A recent study from Wharton professors Prasanna (Sonny) Tambe and Tiantian Yang finds that learning and working with tools like AI and cloud systems has become one of the biggest drivers of pay in tech. Because fewer women work with these newer technologies, the gap in access is now helping to widen the gap in earnings.
“We already knew about promotion gaps and culture gaps,” said Yang, an assistant professor of management. “What we’re showing is that access to emerging technologies is now one of the biggest drivers of earnings in tech.”
The paper, published in the MIS Quarterly journal in June, finds that women are much less likely than men to apply for jobs that require expertise with emerging tech, and slightly less likely to hold them. Because these jobs pay more, that pattern widens the existing gender pay gap in the IT sector.
Emerging technologies are defined in the study as tools that came about in the past decade and have grown quickly in usage, such as AI, blockchain, and programming tools like Golang and Flutter.
Structural Barriers for Women in IT
Yang said that structural barriers, rather than any lack of ambition, are to blame for keeping women out of the lucrative tech jobs. “These are good jobs, they pay well,” she said. “The issue is not that women don’t want them.”
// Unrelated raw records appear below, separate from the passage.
Context: an optimization exercise on an open-source flow, tuned for small area. The choices shown serve that exercise and are no tape-out recipe. In this exercise RTL edits were held to simulation tests only and were not proved equivalent to the original. No activity file was given, so power comes from the tool's default toggle rates.

## run 1
==> flow/design.v (excerpt) <==
module clk_div_bank #(
   parameter int unsigned CHANNELS = 12,
   parameter int unsigned CNT_W    = 20,
   parameter int unsigned AW       = 4
) (
   input  logic                clk,
   input  logic                rst_n,
   input  logic                cfg_we,
   input  logic [AW-1:0]       cfg_addr,
   input  logic [CNT_W-1:0]    cfg_div,
   input  logic [CHANNELS-1:0] en,
   input  logic                sync,
   output logic [CHANNELS-1:0] cout,
   output logic [CHANNELS-1:0] tick,
   output logic [CHANNELS-1:0] cfg_pend
);
clock: 5.0 ns
lec_check: 0
cap_margin: 20
core_margin: 2
core_utilization: 70
slew_margin: 20
standard.sh (not shown) runs the stock make flow with config.mk's settings and CLKGATE_MAP_FILE= SYNTH_SCRIPT=/design/flow/synth_recipe.tcl, a recipe that flattens the netlist after the stock synthesis.
==> flow/flow/run.sh <==
#!/bin/bash
# Standard layout, with a leaner clock tree (larger sink clusters, no dummy loads) and
# the smallest buffer on the ports.
set -euo pipefail
export CTS_ARGS="-sink_clustering_enable -repair_clock_nets -sink_clustering_size 35 -sink_clustering_max_diameter 80 -dont_use_dummy_load"
export BUFFER_PORTS_ARGS="-buffer_cell sky130_fd_sc_hd__buf_1"
bash standard.sh > standard_make.log 2>&1
Run 1 finished all stages; the layout is clean.
diff inputs: run 1 => run 2
==> flow/flow/run.sh <==
#!/bin/bash
set -euo pipefail
work=$PWD
export AREA_ABC_SCRIPT=$work/flow/abc_area.script
export CTS_ARGS="-sink_clustering_enable -repair_clock_nets -sink_clustering_size 16 -sink_clustering_max_diameter 60 -buf_list sky130_fd_sc_hd__clkbuf_8 -dont_use_dummy_load"
export BUFFER_PORTS_ARGS="-buffer_cell sky130_fd_sc_hd__buf_1"
{ head -n 1 synth_recipe.tcl; cat flow/abc_proc.tcl; tail -n +2 synth_recipe.tcl; } > synth_area.tcl
sed "s|SYNTH_SCRIPT=[^ ]*|SYNTH_SCRIPT=$work/synth_area.tcl|" standard.sh > synth_area.sh
bash synth_area.sh synth > synth_make.log 2>&1
bash standard.sh > standard_make.log 2>&1
==> flow/flow/abc_area.script (new file) <==
strash
&get -n
&st
&dch
&nf -R 1000
&st
&syn2
&dch
&nf -R 1000
&st
&dch
&nf -R 1000
&put
topo
==> flow/flow/abc_proc.tcl (new file) <==
# Run ABC with this flow's area-oriented script in place of the one ORFS picks; every other
# argument (liberty, dont_use cells, constraints) is kept as ORFS sets it.
proc abc {args} {
  set i [lsearch $args -script]
  if {$i >= 0} { lset args [expr {$i + 1}] $::env(AREA_ABC_SCRIPT) }
  yosys abc {*}$args
}
## What came out
Between run 1 and run 2, the buffer share of cell area figures differ only marginally. Signed area change from the synthesized netlist to the final layout: run 2 > run 1. Run 1 has a lower sequential fraction of the synthesis area than run 2. Taking run 2 as 1.0, run 1 lands at 0.70 on clock buffer count from CTS.
Edits applied to the flow inputs when going from run 2 to run 3:
diff --git a/flow/flow/run.sh b/flow/flow/run.sh
--- a/flow/flow/run.sh
+++ b/flow/flow/run.sh
@@ -5 +5 @@
-export CTS_ARGS="-sink_clustering_enable -repair_clock_nets -sink_clustering_size 16 -sink_clustering_max_diameter 60 -buf_list sky130_fd_sc_hd__clkbuf_8 -dont_use_dummy_load"
+export CTS_ARGS="-sink_clustering_enable -repair_clock_nets -sink_clustering_size 30 -sink_clustering_max_diameter 60 -dont_use_dummy_load"
Row final period utilization: run 3 higher / run 2 lower
Diff run 2 -> run 3 | non-clock buffer count | up slightly
The overall global routing resource usage number comes out lower for run 2 vs run 3.
Compared with run 2, in run 3 clock tree buffer count of the final layout went down about 25%, synthesized area per cell held, clock network area share went up 0.85 points.
Cmp run 3 and run 2 / share of total power consumed by net switching / lower: run 3
Area growth from synthesis to layout: run 3 vs run 2 up 0.97 points
This design comes from an exercise in tuning for small area, a short achievable clock period and few clock cycles on the open sky130 flow, not from production work.
Only the layout flow was run in this run; the RTL was not checked for function there.
No activity file was given, so power comes from the tool's default toggle rates.

### flow/design.v
package sys_array_pkg;
  localparam int unsigned DefaultRow  = 4;
  localparam int unsigned DefaultCol  = 4;
  localparam int unsigned DefaultEs   = 8;
  localparam int unsigned DefaultKMax = 64;
endpackage
This design comes from an exercise in tuning for small area on the open sky130 flow, not from production work. Function was checked by simulation only, so behaviour that the tests miss may differ from the original. Power figures rest on the tool's default switching activity, not on a simulated workload.

`flow/design.v`:
```
package sd_pkg;
  typedef enum logic [1:0] {
    ST_IDLE      = 2'd0,
    ST_WAIT_INIT = 2'd1,
    ST_REQ       = 2'd2,
    ST_FILL      = 2'd3
  } sd_state_e;
  localparam int          SD_SECTOR_BYTES   = 512;
  localparam logic [31:0] SD_DEFAULT_SECTOR = 32'd16640;
  localparam int          SD_TIMEOUT_CYCLES = 1000000;
endpackage
module sd_word_ram #(
  parameter int DEPTH = 128,
  parameter int AW    = 7
) (
  input  logic          i_clock,
  input  logic          i_reset,
  input  logic          i_we,
  input  logic [AW-1:0] i_waddr,
  input  logic [31:0]   i_wdata,
  input  logic [8:0]    i_rindex,
  output logic [31:0]   o_rdata
);
  localparam logic [8:0] DEPTH_IDX = 9'(DEPTH);
  logic [31:0] r_mem [DEPTH];
  logic [31:0] r_rdata;
  always_ff @(posedge i_clock) begin
    if (i_we) begin
      r_mem[i_waddr] <= i_wdata;
    end
  end
  always_ff @(posedge i_clock) begin
    if (i_reset) begin
      r_rdata <= '0;
    end else if (i_rindex < DEPTH_IDX) begin
      r_rdata <= r_mem[i_rindex[AW-1:0]];
    end else begin
      r_rdata <= '0;
    end
  end
  assign o_rdata = r_rdata;
endmodule
module sd_sector_buffer
#(
  parameter int          SECTOR_BYTES   = sd_pkg::SD_SECTOR_BYTES,
  parameter logic [31:0] DEFAULT_SECTOR = sd_pkg::SD_DEFAULT_SECTOR,
  parameter int          TIMEOUT_CYCLES = sd_pkg::SD_TIMEOUT_CYCLES
) (
  input  logic        i_clock,
  input  logic        i_reset,
  input  logic        i_sd_initialized,
  input  logic        i_load_start,
  input  logic [31:0] i_load_sector,
  output logic        o_rd_req,
  output logic [31:0] o_rd_sector,
  input  logic        i_rd_byte_valid,
  input  logic [7:0]  i_rd_byte,
  input  logic        i_rd_complete,
  input  logic [31:0] i_cpu_addr,
  output logic [31:0] o_cpu_rdata,
  output logic        o_buf_valid,
  output logic        o_busy,
  output logic        o_err,
  output logic [9:0]  o_byte_count
);
  localparam int              WORDS      = SECTOR_BYTES / 4;
  localparam int              AW         = $clog2(WORDS);
  localparam int              TW         = $clog2(TIMEOUT_CYCLES + 1);
  localparam logic [9:0]      FULL_COUNT = 10'(SECTOR_BYTES);
  localparam logic [TW-1:0]   TMO_LAST   = TW'(TIMEOUT_CYCLES - 1);
  sd_pkg::sd_state_e r_state;
  logic          r_rd_req;
  logic [31:0]   r_rd_sector;
  logic          r_buf_valid;
  logic          r_busy;
  logic          r_err;
  logic [9:0]    r_byte_count;
  logic          r_ovf;
  logic          r_auto_done;
  logic [31:0]   r_word;
  logic [TW-1:0] r_tmo;
  logic          r_cmpl_d;
  logic          r_we;
  logic [AW-1:0] r_waddr;
  logic [31:0]   r_wdata;
  logic          w_auto;
  logic          w_start;
  logic [31:0]   w_start_sector;
  logic          w_byte_in;
  logic          w_byte_acc;
  logic [1:0]    w_lane;
  logic [9:0]    w_cnt_next;
  logic          w_ovf_next;
  logic [31:0]   w_word_next;
  logic          w_cmpl_rise;
  logic          w_unused_addr;
  assign w_auto         = !r_auto_done && i_sd_initialized;
  assign w_start        = (r_state == sd_pkg::ST_IDLE) && (i_load_start || w_auto);
  assign w_start_sector = i_load_start ? i_load_sector : DEFAULT_SECTOR;
  assign w_byte_in      = (r_state == sd_pkg::ST_FILL) && i_rd_byte_valid;
  assign w_byte_acc     = w_byte_in && (r_byte_count < FULL_COUNT);
  assign w_lane         = r_byte_count[1:0];
  assign w_cnt_next     = r_byte_count + 10'(w_byte_acc);
  assign w_ovf_next     = r_ovf || (w_byte_in && !w_byte_acc);
  assign w_cmpl_rise    = i_rd_complete && !r_cmpl_d;
  assign w_unused_addr  = ^{i_cpu_addr[31:11], i_cpu_addr[1:0]};
  always_comb begin
    w_word_next = r_word;
    if (w_byte_acc) begin
      if (w_lane == 2'd0) begin
        w_word_next = {24'h0, i_rd_byte};
      end else begin
        w_word_next[8*w_lane +: 8] = i_rd_byte;
      end
    end
  end
  always_ff @(posedge i_clock) begin
    if (i_reset) begin
      r_cmpl_d <= 1'b0;
    end else begin
      r_cmpl_d <= i_rd_complete;
    end
  end
  always_ff @(posedge i_clock) begin
    if (i_reset) begin
      r_state      <= sd_pkg::ST_IDLE;
      r_rd_req     <= 1'b0;
      r_rd_sector  <= '0;
      r_buf_valid  <= 1'b0;
      r_busy       <= 1'b0;
      r_err        <= 1'b0;
      r_byte_count <= '0;
      r_ovf        <= 1'b0;
      r_auto_done  <= 1'b0;
      r_word       <= '0;
      r_tmo        <= '0;
      r_we         <= 1'b0;
      r_waddr      <= '0;
      r_wdata      <= '0;
    end else begin
      r_rd_req <= 1'b0;
      r_we     <= 1'b0;
      case (r_state)
        sd_pkg::ST_IDLE: begin
          if (w_start) begin
            r_state      <= sd_pkg::ST_WAIT_INIT;
            r_busy       <= 1'b1;
            r_rd_sector  <= w_start_sector;
            r_buf_valid  <= 1'b0;
            r_err        <= 1'b0;
            r_byte_count <= '0;
            r_ovf        <= 1'b0;
            r_word       <= '0;
            if (!i_load_start) begin
              r_auto_done <= 1'b1;
            end
          end
        end
        sd_pkg::ST_WAIT_INIT: begin
          if (i_sd_initialized) begin
            r_state  <= sd_pkg::ST_REQ;
            r_rd_req <= 1'b1;
          end
        end
        sd_pkg::ST_REQ: begin
          r_state <= sd_pkg::ST_FILL;
          r_tmo   <= '0;
        end
        sd_pkg::ST_FILL: begin
          r_byte_count <= w_cnt_next;
          r_ovf        <= w_ovf_next;
          r_word       <= w_word_next;
          r_tmo        <= w_byte_in ? '0 : r_tmo + TW'(1);
          if (w_byte_acc && (w_lane == 2'd3)) begin
            r_we    <= 1'b1;
            r_waddr <= r_byte_count[AW+1:2];
            r_wdata <= w_word_next;
          end
          if (w_cmpl_rise) begin
            r_state <= sd_pkg::ST_IDLE;
            r_busy  <= 1'b0;
            if ((w_cnt_next == FULL_COUNT) && !w_ovf_next) begin
              r_buf_valid <= 1'b1;
            end else begin
              r_err <= 1'b1;
            end
            if (w_cnt_next[1:0] != 2'd0) begin
              r_we    <= 1'b1;
              r_waddr <= w_cnt_next[AW+1:2];
              r_wdata <= w_word_next;
            end
          end else if (!w_byte_in && (r_tmo == TMO_LAST)) begin
            r_state <= sd_pkg::ST_IDLE;
            r_busy  <= 1'b0;
            r_err   <= 1'b1;
          end
        end
        default: begin
          r_state <= sd_pkg::ST_IDLE;
          r_busy  <= 1'b0;
        end
      endcase
    end
  end
  sd_word_ram #(
    .DEPTH (WORDS),
    .AW    (AW)
  ) u_ram (
    .i_clock  (i_clock),
    .i_reset  (i_reset),
    .i_we     (r_we),
    .i_waddr  (r_waddr),
    .i_wdata  (r_wdata),
    .i_rindex (i_cpu_addr[10:2]),
    .o_rdata  (o_cpu_rdata)
  );
  assign o_rd_req     = r_rd_req;
  assign o_rd_sector  = r_rd_sector;
  assign o_buf_valid  = r_buf_valid;
  assign o_busy       = r_busy;
  assign o_err        = r_err;
  assign o_byte_count = r_byte_count;
endmodule
```
This design comes from an exercise in tuning for small area on the open sky130 flow, not from production work.
Where RTL was checked, it was by simulation tests only, not by an equivalence proof against the original.
Function not checked in run 1: the RTL went through the layout flow alone.
Power and IR drop assume default switching activity.

==> flow/design.v (outline; a module is shown in full before it is edited, if it fits) <==
// module fast_frame_ctrl: 50 lines
// module fast_window: 55 lines
// module fast_segment_test: 3163 lines
// module fast_border_mask: 28 lines
// module fast_detector: 65 lines
module fast_detector #(
    parameter int IMG_WIDTH  = 32,
    parameter int IMG_HEIGHT = 24,
    parameter int EDGE       = 4,
    parameter int THRESHOLD  = 20
) (
    input  logic   i_clk,
    input  logic   i_rst_n,
    input  logic   i_valid,
    input  logic   i_start,
    input  logic [7:0]  i_pixel,
    output logic   o_ready,
    output logic   o_start,
    output logic   o_end,
    output logic   o_point_valid,
    output logic [28:0] o_point
);
  // ...
==> flow/flow/run.sh <==
#!/bin/bash
# Own flow: the standard layout (standard.sh, all ORFS steps and settings
# unchanged) with changes to the synthesis's mapping only:
#  - Yosys's synth runs with -noabc, so the explicit full adder equations of
#    the RTL reach extract_fa as written (no pre-mapping abc -fast pass that
#    inverts them);
#  - extract_fa extracts full adders only, leaving half adders to abc;
set -euo pipefail
W=$PWD
F=$W/flow
sed -e 's/extract_fa {\*}\[dont_use_extract_fa_args\]/extract_fa -fa/' \
    -e "s#  log_cmd abc {\*}\$abc_args#  log_cmd abc {*}[lreplace \$abc_args 1 1 $F/abc_area_relaxed.script]#" \
    "$FLOW_HOME/scripts/synth.tcl" > "$W/own_synth_core.tcl"
grep -q 'extract_fa -fa' "$W/own_synth_core.tcl"
grep -q 'abc_area_relaxed.script' "$W/own_synth_core.tcl"
{
    echo 'proc synth {args} { yosys synth -nofsm -noshare -noabc {*}$args }'
    echo "source $W/own_synth_core.tcl"
    tail -n +3 "$W/synth_recipe.tcl"
} > "$W/own_synth.tcl"
sed "s#SYNTH_SCRIPT=[^ ]*#SYNTH_SCRIPT=$W/own_synth.tcl#" "$W/standard.sh" > "$W/own_standard.sh"
grep -q "SYNTH_SCRIPT=$W/own_synth.tcl" "$W/own_standard.sh"
export CTS_ARGS="-sink_clustering_enable -repair_clock_nets -sink_clustering_size 30 -sink_clustering_max_diameter 60 -buf_list sky130_fd_sc_hd__clkbuf_16 -dont_use_dummy_load"
export BUFFER_PORTS_ARGS="-buffer_cell sky130_fd_sc_hd__buf_1"
bash "$W/own_standard.sh" finish > "$W/own_flow_make.log" 2>&1
==> flow/flow/abc_area_relaxed.script <==
&get -n
&st
&dch
&nf
&st
&syn2
&if -g -K 6
&synch2
&nf
&st
&syn2
&if -g -K 6
&synch2
&nf
&st
&dch -f
&nf -a
&st
&dch -f
&nf -p -R 100
&put
topo
stime -c
==> flow/standard.sh <==
#!/bin/bash
# synth_recipe.tcl (not shown) runs the flow's synth.tcl, then flattens the netlist and writes it again
# the make line also repeats each setting of config.mk as NAME=value (left out here)
make -C /OpenROAD-flow-scripts/flow DESIGN_CONFIG=/design/flow/config.mk WORK_HOME=/design/flow/orfs CLKGATE_MAP_FILE= SYNTH_SCRIPT=/design/flow/synth_recipe.tcl "${@:-finish}"
==> flow/config.mk <==
export PLATFORM = sky130hd
export DESIGN_NAME = fast_detector
export DESIGN_NICKNAME = fast_detector
export VERILOG_FILES = /design/flow/design.v
export SDC_FILE = /design/flow/constraint.sdc
export NUM_CORES = 4
export LEC_CHECK = 0
export CAP_MARGIN = 20
export CORE_MARGIN = 2
export CORE_UTILIZATION = 80
export PLACE_DENSITY = 0.88
export SLEW_MARGIN = 20
==> flow/constraint.sdc <==
create_clock -name core_clock -period 20.0 [get_ports {i_clk}]
set_input_delay 4.0000 -clock core_clock [delete_from_list [all_inputs] [get_ports {i_clk}]]
set_output_delay 4.0000 -clock core_clock [all_outputs]
set_load 0.01 [all_outputs]
Source: an optimization exercise on an open RTL-to-GDS flow (aim: small area, a short achievable clock period and few clock cycles per item). Production flows keep margins and buffers that such runs may drop.
In this exercise RTL edits were held to simulation tests only and were not proved equivalent to the original.
The clock port is modelled as an ideal driver, which makes a skipped or thinned clock tree look cheaper than it is; a real chip needs a root buffer or a tree.
No activity file was given, so power comes from the tool's default toggle rates.

===== design.v =====
`default_nettype none
package psd_pkg;
	localparam int SLOT_COUNT_DEF = 16;
	localparam int PAGE_W   = 32;
	localparam int STATUS_W = 3;
	localparam int SLOT_W   = 4;
	typedef enum logic {
		OP_GET    = 1'b0,
		OP_REMOVE = 1'b1
	} op_t;
	typedef enum logic [STATUS_W-1:0] {
		ST_HIT     = 3'd0,
		ST_LOAD    = 3'd1,
		ST_FULL    = 3'd2,
		ST_REMOVED = 3'd3,
		ST_ABSENT  = 3'd4
	} status_t;
	typedef enum logic {
		S_IDLE    = 1'b0,
		S_RESOLVE = 1'b1
	} state_t;
	typedef struct packed {
		logic capture;
		logic resolve;
	} psd_cmd_t;
endpackage
`default_nettype wire
`default_nettype none
module psd_ctrl (
	input  wire logic              clk,
	input  wire logic              arst_n,
	input  wire logic              start,
	output logic                   busy,
	output psd_pkg::psd_cmd_t      cmd
);
	logic cmp_q;
	logic res_q;
	always_ff @(posedge clk or negedge arst_n) begin
		if (!arst_n) begin
			cmp_q <= 1'b0;
			res_q <= 1'b0;
		end else begin
			cmp_q <= start;
			res_q <= cmp_q;
		end
	end
	assign busy        = 1'b0;
	assign cmd.capture = start;
	assign cmd.resolve = res_q;
endmodule
`default_nettype wire
`default_nettype none
module psd_datapath #(
	parameter int SLOT_COUNT = psd_pkg::SLOT_COUNT_DEF
) (
	input  wire logic                          clk,
	input  wire logic                          arst_n,
	input  wire psd_pkg::psd_cmd_t             cmd,
	input  wire logic                          operation,
	input  wire logic [psd_pkg::PAGE_W-1:0]    page_id,
	output logic                               done,
	output logic [psd_pkg::STATUS_W-1:0]       status,
	output logic [psd_pkg::SLOT_W-1:0]         slot
);
	localparam int IDX_W = (SLOT_COUNT > 1) ? $clog2(SLOT_COUNT) : 1;
	logic [SLOT_COUNT-1:0]           valid_q;
	logic [psd_pkg::PAGE_W-1:0]      page_q [SLOT_COUNT];
	logic                            op_c;
	logic [psd_pkg::PAGE_W-1:0]      page_c;
	logic                            op_r;
	logic [psd_pkg::PAGE_W-1:0]      page_r;
	logic [SLOT_COUNT-1:0]           match_r;   
	logic                            same_r;    
	logic                            prev_present;
	logic [SLOT_COUNT-1:0]           prev_onehot;
	logic [SLOT_COUNT-1:0]           match;
	logic [SLOT_COUNT-1:0]           first_free;
	logic [SLOT_COUNT-1:0]           valid_hit;
	logic [SLOT_COUNT-1:0]           valid_miss;
	logic                            below_full;
	logic                            hit_any;
	logic                            free_any;
	logic [IDX_W-1:0]                cmp_idx;
	logic [IDX_W-1:0]                hit_idx;
	logic [IDX_W-1:0]                free_idx;
	logic [psd_pkg::STATUS_W-1:0]    status_d;
	logic [psd_pkg::SLOT_W-1:0]      slot_d;
	logic                            done_q;
	logic [psd_pkg::STATUS_W-1:0]    status_q;
	logic [psd_pkg::SLOT_W-1:0]      slot_q;
	always_ff @(posedge clk) begin
		op_c   <= operation;
		page_c <= page_id;
	end
	always_ff @(posedge clk) begin
		op_r   <= op_c;
		page_r <= page_c;
		same_r <= cmd.resolve && (page_c == page_r);
		for (int k = 0; k < SLOT_COUNT; k++) begin
			match_r[k] <= valid_q[k] && (page_q[k] == page_c);
		end
	end
	always_comb begin
		prev_present = (status_q == psd_pkg::ST_HIT) || (status_q == psd_pkg::ST_LOAD);
		for (int k = 0; k < SLOT_COUNT; k++) begin
			prev_onehot[k] = prev_present && (slot_q == psd_pkg::SLOT_W'(k));
		end
	end
	always_comb begin
		match   = same_r ? prev_onehot : match_r;
		hit_any = same_r ? prev_present : |match_r;
		cmp_idx = '0;
		for (int k = 0; k < SLOT_COUNT; k++) begin
			if (match_r[k]) begin
				cmp_idx = cmp_idx | IDX_W'(k);
			end
		end
		hit_idx  = same_r ? IDX_W'(slot_q) : cmp_idx;
		free_idx = '0;
		for (int k = SLOT_COUNT - 1; k >= 0; k--) begin
			if (!valid_q[k]) begin
				free_idx = IDX_W'(k);
			end
		end
		below_full = 1'b1;
		for (int k = 0; k < SLOT_COUNT; k++) begin
			first_free[k] = !valid_q[k] && below_full;
			below_full    = below_full && valid_q[k];
		end
		free_any = !(&valid_q);
	end
	always_comb begin
		status_d = psd_pkg::ST_ABSENT;
		slot_d   = '0;
		if (op_r == psd_pkg::OP_GET) begin
			if (hit_any) begin
				status_d = psd_pkg::ST_HIT;
				slot_d   = psd_pkg::SLOT_W'(hit_idx);
			end else if (free_any) begin
				status_d = psd_pkg::ST_LOAD;
				slot_d   = psd_pkg::SLOT_W'(free_idx);
			end else begin
				status_d = psd_pkg::ST_FULL;
			end
		end else begin
			if (hit_any) begin
				status_d = psd_pkg::ST_REMOVED;
				slot_d   = psd_pkg::SLOT_W'(hit_idx);
			end
		end
	end
	always_comb begin
		for (int k = 0; k < SLOT_COUNT; k++) begin
			valid_hit[k]  = valid_q[k] && !(cmd.resolve && (op_r == psd_pkg::OP_REMOVE) && match[k]);
			valid_miss[k] = valid_q[k] || (cmd.resolve && (op_r == psd_pkg::OP_GET) && first_free[k]);
		end
	end
	always_ff @(posedge clk or negedge arst_n) begin
		if (!arst_n) begin
			valid_q <= '0;
		end else begin
			valid_q <= hit_any ? valid_hit : valid_miss;
		end
	end
	always_ff @(posedge clk) begin
		for (int k = 0; k < SLOT_COUNT; k++) begin
			if (!valid_q[k]) begin
				page_q[k] <= page_r;
			end
		end
	end
	always_ff @(posedge clk or negedge arst_n) begin
		if (!arst_n) begin
			done_q <= 1'b0;
		end else begin
			done_q <= cmd.resolve;
		end
	end
	always_ff @(posedge clk) begin
		status_q <= status_d;
		slot_q   <= slot_d;
	end
	assign done   = done_q;
	assign status = status_q;
	assign slot   = slot_q;
endmodule
`default_nettype wire
`default_nettype none
module page_slot_directory_top #(
	parameter int SLOT_COUNT = psd_pkg::SLOT_COUNT_DEF
) (
	input  wire logic                          clk,
	input  wire logic                          arst_n,
	input  wire logic                          start,
	output logic                               busy,
	input  wire logic                          operation,
	input  wire logic [psd_pkg::PAGE_W-1:0]    page_id,
	output logic                               done,
	output logic [psd_pkg::STATUS_W-1:0]       status,
	output logic [psd_pkg::SLOT_W-1:0]         slot
);
	psd_pkg::psd_cmd_t cmd;
	psd_ctrl u_ctrl (
		.clk    (clk),
		.arst_n (arst_n),
		.start  (start),
		.busy   (busy),
		.cmd    (cmd)
	);
	psd_datapath #(
		.SLOT_COUNT (SLOT_COUNT)
	) u_datapath (
		.clk       (clk),
		.arst_n    (arst_n),
		.cmd       (cmd),
		.operation (operation),
		.page_id   (page_id),
		.done      (done),
		.status    (status),
		.slot      (slot)
	);
endmodule
`default_nettype wire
The issue is that many of the jobs are clustered in places where companies have invested heavily in IT, creating hubs of skilled workers. Women are often less able to move for work because many live in dual-career households where relocating could disrupt a spouse’s job, the study noted. So they often pass up on the high-paying IT roles.
Another structural barrier is that these jobs often require workers to constantly update their skills or switch roles to stay ahead, given how fast these technologies are evolving. That can mean long hours and frequent relocation, acting as a barrier to women with family commitments, since they often take on more childcare responsibilities.
As a result, many pass up these tech jobs, and the bigger paychecks that come with them. “Staying on the frontier of new technologies depends on learning by doing,” said Tambe, a Wharton professor of operations, information and decisions. “If you’re not in those jobs, you cannot pick up the latest skills. That is where the pay gaps start to grow.”
“If you’re not in those jobs, you cannot pick up the latest skills. That is where the pay gaps start to grow.”— Prasanna (Sonny) Tambe
Higher Pay for New Tech Skills
On average, people working with newer technologies earn about 6% more than those using older systems, and the study suggests that this pay premium contributes to the gender gap in tech.
Having advanced tech skills gives workers more leverage to ask for higher pay when they change jobs. Because fewer women have these skills, they have less room to negotiate for better salaries, the study found.
The researchers tested whether workers earned more just because their companies paid higher wages overall. But even after adjusting for those company differences, the pay gap stayed about the same, showing that the extra pay comes from actually using new technologies.
The researchers studied millions of job applications for more than 20,000 tech roles at U.S. startups between 2015 and 2022, along with career and pay records for about 5,000 IT workers at big firms from 1997 to 2005. They found that job ads mentioning new technology skills attracted fewer female applicants, and they were also less likely to be in those jobs.
About 16% of women in the sample worked with emerging technologies, compared with roughly 17% of men. The results were the same even when the researchers compared men and women with the same types of jobs and similar backgrounds, showing that the gap is not explained by differences in qualifications.
“More reasonable hours and flexible work schedules would make a real difference.”— Tiantian Yang
How to Close the Gender Pay Gap in Tech
The research also highlights practical steps companies and policymakers can take to help more women enter and stay in tech jobs.
It said companies should offer childcare support, flexible hours and options like job sharing to make it easier for people to balance work and family. This would help more women take on jobs that use new technologies.
“More reasonable hours and flexible work schedules would make a real difference,” Yang said.
The study added that managers can also help by creating formal training programs that give women the same opportunities as men to learn and work with new technologies. Women often miss out on these skills because they are usually gained on the job, in roles that are harder for women to take.